XIE Xian-yi, ZHAO Xin, JIN Li-sheng, GUO Bai-cang, LI Ke-qiang. Trajectory tracking control of intelligent vehicles based on deep reinforcement learning and rolling horizon optimization[J]. Journal of Traffic and Transportation Engineering, 2024, 24(6): 259-272. doi: 10.19818/j.cnki.1671-1637.2024.06.018
Trajectory tracking control of intelligent vehicles based on deep reinforcement learning and rolling horizon optimization

    XIE Xian-yi(1989-), male, associate professor, PhD, xiexianyi@ysu.edu.cn

  • Corresponding author: JIN Li-sheng(1975-), male, professor, PhD, jinls@ysu.edu.cn
  • Received Date: 2024-08-29
  • Publish Date: 2024-12-25
  • To improve the generalization of trajectory tracking strategies for intelligent vehicles trained by deep reinforcement learning, a method of trajectory tracking control of intelligent vehicles based on rolling optimization and twin delayed deep deterministic policy gradient (ROTD3) was proposed to address the issue of poor trajectory tracking performance under different speed conditions when the reinforcement learning models were trained at a single speed.

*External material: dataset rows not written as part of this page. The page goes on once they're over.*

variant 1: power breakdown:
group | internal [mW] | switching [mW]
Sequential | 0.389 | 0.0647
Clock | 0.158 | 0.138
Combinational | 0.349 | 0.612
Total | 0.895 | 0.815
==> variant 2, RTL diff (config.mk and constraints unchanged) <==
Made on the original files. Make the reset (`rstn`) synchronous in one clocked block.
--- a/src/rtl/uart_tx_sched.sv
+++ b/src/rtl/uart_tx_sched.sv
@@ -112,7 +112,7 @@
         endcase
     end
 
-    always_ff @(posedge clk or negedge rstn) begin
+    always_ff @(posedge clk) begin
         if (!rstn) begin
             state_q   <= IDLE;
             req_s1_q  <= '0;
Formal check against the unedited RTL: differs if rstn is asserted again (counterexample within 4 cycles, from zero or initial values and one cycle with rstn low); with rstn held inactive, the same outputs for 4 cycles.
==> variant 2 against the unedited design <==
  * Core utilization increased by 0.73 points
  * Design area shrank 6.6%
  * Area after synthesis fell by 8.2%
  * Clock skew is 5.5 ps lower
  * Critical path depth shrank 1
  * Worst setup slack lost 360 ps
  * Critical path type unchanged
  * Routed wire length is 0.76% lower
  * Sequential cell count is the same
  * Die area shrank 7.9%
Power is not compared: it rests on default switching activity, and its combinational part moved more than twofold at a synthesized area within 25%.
$ cat src/rtl/freq_counter.sv
// Gated frequency counter: counts synchronized sig_in rises over GATE_CYCLES clk cycles.
// Define FREQ_COUNTER_OVF_EN for a saturating edge counter with a sticky overflow flag.
module freq_counter #(
  parameter int unsigned GATE_CYCLES = 50000000,
  parameter int unsigned CNT_W       = 32
) (
  input  logic             clk,
  input  logic             rst_n,
  input  logic             Fstart,
  output logic             Fbusy,
  input  logic             sig_in,
  output logic [CNT_W-1:0] freq,
  output logic             ovf
);

  // state | meaning
  // IDLE  | waiting for Fstart, last result held on freq/ovf
  // GATE  | counting rises for GATE_CYCLES cycles
  // DONE  | one cycle: publish result, drop Fbusy
  typedef enum logic [1:0] {IDLE, GATE, DONE} state_t;

  localparam logic [31:0] GATE_LAST = 32'(GATE_CYCLES - 1);

  state_t           state;
  logic             sync1, sync2, hist;
  logic             rise;
  logic [CNT_W-1:0] edge_cnt;
  logic [31:0]      gate_cnt;

  always_ff @(posedge clk or negedge rst_n) begin
    if (!rst_n) begin
      sync1 <= 1'b0;
      sync2 <= 1'b0;
      hist  <= 1'b0;
    end else begin
      sync1 <= sig_in;
      sync2 <= sync1;
      hist  <= sync2;
    end
  end

  assign rise = sync2 & ~hist;

`ifdef FREQ_COUNTER_OVF_EN
  localparam logic [CNT_W-1:0] CNT_MAX = '1;
  logic ovf_st;
`else
  assign ovf = 1'b0;
`endif

  always_ff @(posedge clk or negedge rst_n) begin
    if (!rst_n) begin
      state    <= IDLE;
      Fbusy    <= 1'b0;
      freq     <= '0;
      edge_cnt <= '0;
      gate_cnt <= '0;
`ifdef FREQ_COUNTER_OVF_EN
      ovf      <= 1'b0;
      ovf_st   <= 1'b0;
`endif
    end else begin
      case (state)
        IDLE: begin
          if (Fstart) begin
            state    <= GATE;
            Fbusy    <= 1'b1;
            edge_cnt <= '0;
            gate_cnt <= '0;
`ifdef FREQ_COUNTER_OVF_EN
            ovf_st   <= 1'b0;
`endif
          end
        end
        GATE: begin
          gate_cnt <= gate_cnt + 32'd1;
          if (rise) begin
`ifdef FREQ_COUNTER_OVF_EN
            // saturate and remember that at least one rise was lost
            if (edge_cnt == CNT_MAX) ovf_st <= 1'b1;
            else                     edge_cnt <= edge_cnt + CNT_W'(1);
`else
            edge_cnt <= edge_cnt + CNT_W'(1);
`endif
          end
          if (gate_cnt == GATE_LAST) state <= DONE;
        end
        DONE: begin
          freq  <= edge_cnt;
`ifdef FREQ_COUNTER_OVF_EN
          ovf   <= ovf_st;
`endif
          Fbusy <= 1'b0;
          state <= IDLE;
        end
        default: state <= IDLE;
      endcase
    end
  end

endmodule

The trajectory tracking model was trained by a twin delayed deep deterministic policy gradient (TD3) deep reinforcement learning with a fixed speed tracking double lane change trajectory. Parameters of TD3 model were adjusted to obtain a strategy that satisfied the required trajectory tracking accuracy and achieved rapid convergence. Based on the trained TD3 model and the idea of model predictive control (MPC), a framework integrating ROTD3 was constructed. In the prediction horizon, the front-wheel steering angle output by the TD3 model was used for prediction. The lateral deviation and heading deviation in the course of trajectory tracking were optimized in the rolling horizon, and the control horizon sequence in the form of front-wheel steering angle increment of vehicles was solved by the quadratic programming method. The first control increment in the control horizon was added to the TD3 control quantity. This sum was used as the front-wheel steering angle control ourput. The ROTD3, TD3, and MPC were compared through the simulation experiments for trajectory tracking. Research results show that the ROTD3 achieves higher trajectory tracking accuracy. During the double lane change trajectory tracking at a longitudinal speed of 20 m·s-1, the mean absolute lateral deviation of ROTD3 reduces by 83.52% compared with TD3, and reduces 91.02% compared with MPC. When tracking a snake-like trajectory, the results of ROTD3 are consistent with those of double lane change simulation. When the front-wheel steering angle output by the TD3 model results in large tracking deviations, the front-wheel steering angle increment obtained through the rolling horizon optimization effectively compensates for these deviations. The ROTD3 framework significantly improves the vehicle trajectory tracking performance under various conditions and effectively enhances the generalization and applicability of TD3 reinforcement learning trajectory tracking strategy.